4 En deze dingen schrijven wij u, opdat uw blijdschap vervuld zij.
καὶ ταῦτα γράφομεν (ἡμεῖς *N(K)O*) ἵνα ἡ χαρὰ ἡμῶν ᾖ πεπληρωμένη.
5 En dit is de verkondiging, die wij van Hem gehoord hebben, en wij u verkondigen, dat God een Licht is, en gans geen duisternis in Hem is.
καὶ ἔστιν αὕτη ἡ (ἀγγελία *NK(O)*) ἣν ἀκηκόαμεν ἀπ᾽ αὐτοῦ καὶ ἀναγγέλλομεν ὑμῖν ὅτι ὁ θεὸς φῶς ἐστιν καὶ σκοτία ἐν αὐτῷ οὐκ ἔστιν οὐδεμία.
6 Indien wij zeggen, dat wij gemeenschap met Hem hebben, en wij in de duisternis wandelen, zo liegen wij, en doen de waarheid niet.
ἐὰν εἴπωμεν ὅτι κοινωνίαν ἔχομεν μετ᾽ αὐτοῦ καὶ ἐν τῷ σκότει περιπατῶμεν, ψευδόμεθα καὶ οὐ ποιοῦμεν τὴν ἀλήθειαν·
7 Maar indien wij in het licht wandelen, gelijk Hij in het licht is, zo hebben wij gemeenschap met elkander, en het bloed van Jezus Christus, Zijn Zoon, reinigt ons van alle zonde.
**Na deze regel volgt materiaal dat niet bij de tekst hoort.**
<file path="src/rtl/sync_fifo_pkg.sv">
// Shared constants and elaboration helpers for the sync_fifo_v2 family.
package sync_fifo_pkg;

    localparam int RD_MODE_REG  = 0;
    localparam int RD_MODE_FWFT = 1;

    // Depth must be a power of two so wrap-bit pointers roll over naturally.
    function automatic bit is_pow2(input int value);
        return (value >= 2) && ((value & (value - 1)) == 0);
    endfunction

endpackage

</file>
<file path="src/rtl/sync_fifo_ram.sv">
// FIFO storage: one synchronous write port, one asynchronous read port.
module sync_fifo_ram #(
    parameter int DATA_WIDTH = 8,
    parameter int DEPTH      = 8,
    parameter int ADDR_WIDTH = $clog2(DEPTH)
) (
    input  logic                  clk,
    input  logic                  i_wr_en,
    input  logic [ADDR_WIDTH-1:0] i_wr_addr,
    input  logic [DATA_WIDTH-1:0] i_wr_data,
    input  logic [ADDR_WIDTH-1:0] i_rd_addr,
    output logic [DATA_WIDTH-1:0] o_rd_data
);

    logic [DATA_WIDTH-1:0] r_mem [DEPTH];

    // NOTE: storage has no reset; the pointers alone decide which words are live.
    always_ff @(posedge clk) begin
        if (i_wr_en) begin
            r_mem[i_wr_addr] <= i_wr_data;
        end
    end

    assign o_rd_data = r_mem[i_rd_addr];

endmodule

</file>
<file path="src/rtl/sync_fifo_v2.sv">
// Single-clock FIFO with registered or FWFT read, occupancy flags and sticky errors.
// Define SYNC_FIFO_WATERMARK_EN to add the max_level high-water-mark output.
module sync_fifo_v2
    import sync_fifo_pkg::*;
#(
    parameter int  DATA_WIDTH   = 8,
    parameter int  DEPTH        = 8,
    parameter int  RD_MODE      = RD_MODE_REG,
    parameter int  AFULL_LEVEL  = DEPTH - 1,
    parameter int  AEMPTY_LEVEL = 1,
    localparam int ADDR_WIDTH   = $clog2(DEPTH)
) (
    input  logic                  clk,
    input  logic                  rst,
    input  logic                  flush,
    input  logic                  wr_en,
    input  logic [DATA_WIDTH-1:0] wr_data,
    input  logic                  rd_en,
    input  logic                  clr_err,
    output logic [DATA_WIDTH-1:0] rd_data,
    output logic                  rd_valid,
    output logic                  full,
    output logic                  empty,
    output logic                  almost_full,
    output logic                  almost_empty,
    output logic [ADDR_WIDTH:0]   count,
    output logic                  overflow,
    output logic                  underflow
`ifdef SYNC_FIFO_WATERMARK_EN
    ,
    output logic [ADDR_WIDTH:0]   max_level
`endif
);

    if (!is_pow2(DEPTH)) begin : g_bad_depth
        $error("sync_fifo_v2: DEPTH must be a power of two and at least 2");
    end
    if (RD_MODE != RD_MODE_REG && RD_MODE != RD_MODE_FWFT) begin : g_bad_mode
        $error("sync_fifo_v2: RD_MODE must be 0 (registered) or 1 (FWFT)");
    end

    localparam logic [ADDR_WIDTH:0] C_ONE    = {{ADDR_WIDTH{1'b0}}, 1'b1};
    localparam logic [ADDR_WIDTH:0] C_DEPTH  = (ADDR_WIDTH + 1)'(DEPTH);
    localparam logic [ADDR_WIDTH:0] C_AFULL  = (ADDR_WIDTH + 1)'(AFULL_LEVEL);
    localparam logic [ADDR_WIDTH:0] C_AEMPTY = (ADDR_WIDTH + 1)'(AEMPTY_LEVEL);

    logic [ADDR_WIDTH:0]   r_wr_ptr;
    logic [ADDR_WIDTH:0]   r_rd_ptr;
    logic [ADDR_WIDTH:0]   r_count;
    logic                  r_overflow;
    logic                  r_underflow;

    logic [ADDR_WIDTH:0]   w_wr_ptr_next;
    logic [ADDR_WIDTH:0]   w_rd_ptr_next;
    logic [ADDR_WIDTH:0]   w_count_next;
    logic                  w_full;
    logic                  w_empty;
    logic                  w_req_ok;
    logic                  w_wr_accept;
    logic                  w_rd_accept;
    logic                  w_ovf_event;
    logic                  w_unf_event;
    logic [DATA_WIDTH-1:0] w_ram_rd_data;

    assign w_full  = (r_count == C_DEPTH);
    assign w_empty = (r_count == '0);

    // Flush and reset both override the requests, so neither moves data nor flags errors.
    assign w_req_ok    = !rst && !flush;
    assign w_wr_accept = w_req_ok && wr_en && !w_full;
    assign w_rd_accept = w_req_ok && rd_en && !w_empty;
    assign w_ovf_event = w_req_ok && wr_en && w_full;
    assign w_unf_event = w_req_ok && rd_en && w_empty;

    // NOTE: every always_comb output gets a default first so no path can infer a latch.
    always_comb begin
        w_wr_ptr_next = r_wr_ptr;
        w_rd_ptr_next = r_rd_ptr;
        w_count_next  = r_count;
        if (flush) begin
            w_wr_ptr_next = '0;
            w_rd_ptr_next = '0;
            w_count_next  = '0;
        end else begin
            if (w_wr_accept) begin
                w_wr_ptr_next = r_wr_ptr + C_ONE;
            end
            if (w_rd_accept) begin
                w_rd_ptr_next = r_rd_ptr + C_ONE;
            end
            unique case ({w_wr_accept, w_rd_accept})
                2'b10:   w_count_next = r_count + C_ONE;
                2'b01:   w_count_next = r_count - C_ONE;
                default: w_count_next = r_count;
            endcase
        end
    end

    // NOTE: sequential state uses non-blocking assignments so all registers see pre-edge values.
    always_ff @(posedge clk) begin
        if (rst) begin
            r_wr_ptr    <= '0;
            r_rd_ptr    <= '0;
            r_count     <= '0;
            r_overflow  <= 1'b0;
            r_underflow <= 1'b0;
        end else begin
            r_wr_ptr    <= w_wr_ptr_next;
            r_rd_ptr    <= w_rd_ptr_next;
            r_count     <= w_count_next;
            r_overflow  <= w_ovf_event || (r_overflow && !clr_err);
            r_underflow <= w_unf_event || (r_underflow && !clr_err);
        end
    end

    sync_fifo_ram #(
        .DATA_WIDTH (DATA_WIDTH),
        .DEPTH      (DEPTH),
        .ADDR_WIDTH (ADDR_WIDTH)
    ) u_ram (
        .clk       (clk),
        .i_wr_en   (w_wr_accept),
        .i_wr_addr (r_wr_ptr[ADDR_WIDTH-1:0]),
        .i_wr_data (wr_data),
        .i_rd_addr (r_rd_ptr[ADDR_WIDTH-1:0]),
        .o_rd_data (w_ram_rd_data)
    );

    if (RD_MODE == RD_MODE_FWFT) begin : g_fwft
        // Head word is presented directly; zero while empty so stale storage never leaks out.
        assign rd_data  = w_empty ? '0 : w_ram_rd_data;
        assign rd_valid = !w_empty;
    end else begin : g_reg
        logic [DATA_WIDTH-1:0] r_rd_data;
        logic                  r_rd_valid;

        always_ff @(posedge clk) begin
            if (rst) begin
                r_rd_data  <= '0;
                r_rd_valid <= 1'b0;
            end else begin
                r_rd_valid <= w_rd_accept;
                if (w_rd_accept) begin
                    r_rd_data <= w_ram_rd_data;
                end
            end
        end

        assign rd_data  = r_rd_data;
        assign rd_valid = r_rd_valid;
    end

`ifdef SYNC_FIFO_WATERMARK_EN
    logic [ADDR_WIDTH:0] r_max_level;

    // A clear restarts tracking from the occupancy being entered this edge.
    always_ff @(posedge clk) begin
        if (rst) begin
            r_max_level <= '0;
        end else if (clr_err) begin
            r_max_level <= w_count_next;
        end else if (w_count_next > r_max_level) begin
            r_max_level <= w_count_next;
        end
    end

    assign max_level = r_max_level;
`endif

    assign full         = w_full;
    assign empty        = w_empty;
    assign almost_full  = (r_count >= C_AFULL);
    assign almost_empty = (r_count <= C_AEMPTY);
    assign count        = r_count;
    assign overflow     = r_overflow;
    assign underflow    = r_underflow;

endmodule

</file>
ἐὰν δὲ ἐν τῷ φωτὶ περιπατῶμεν ὡς αὐτός ἐστιν ἐν τῷ φωτί, κοινωνίαν ἔχομεν μετ᾽ ἀλλήλων καὶ τὸ αἷμα Ἰησοῦ (Χριστοῦ *K*) τοῦ υἱοῦ αὐτοῦ καθαρίζει ἡμᾶς ἀπὸ πάσης ἁμαρτίας.
8 Indien wij zeggen, dat wij geen zonde hebben, zo verleiden wij ons zelven, en de waarheid is in ons niet.
ἐὰν εἴπωμεν ὅτι ἁμαρτίαν οὐκ ἔχομεν, ἑαυτοὺς πλανῶμεν καὶ ἡ ἀλήθεια οὐκ ἔστιν ἐν ἡμῖν.
9 Indien wij onze zonden belijden, Hij is getrouw en rechtvaardig, dat Hij ons de zonden vergeve, en ons reinige van alle ongerechtigheid.
ἐὰν ὁμολογῶμεν τὰς ἁμαρτίας ἡμῶν, πιστός ἐστιν καὶ δίκαιος ἵνα ἀφῇ ἡμῖν τὰς ἁμαρτίας καὶ καθαρίσῃ ἡμᾶς ἀπὸ πάσης ἀδικίας.
10 Indien wij zeggen, dat wij niet gezondigd hebben, zo maken wij Hem tot een leugenaar, en Zijn woord is niet in ons.
ἐὰν εἴπωμεν ὅτι οὐχ ἡμαρτήκαμεν, ψεύστην ποιοῦμεν αὐτὸν καὶ ὁ λόγος αὐτοῦ οὐκ ἔστιν ἐν ἡμῖν.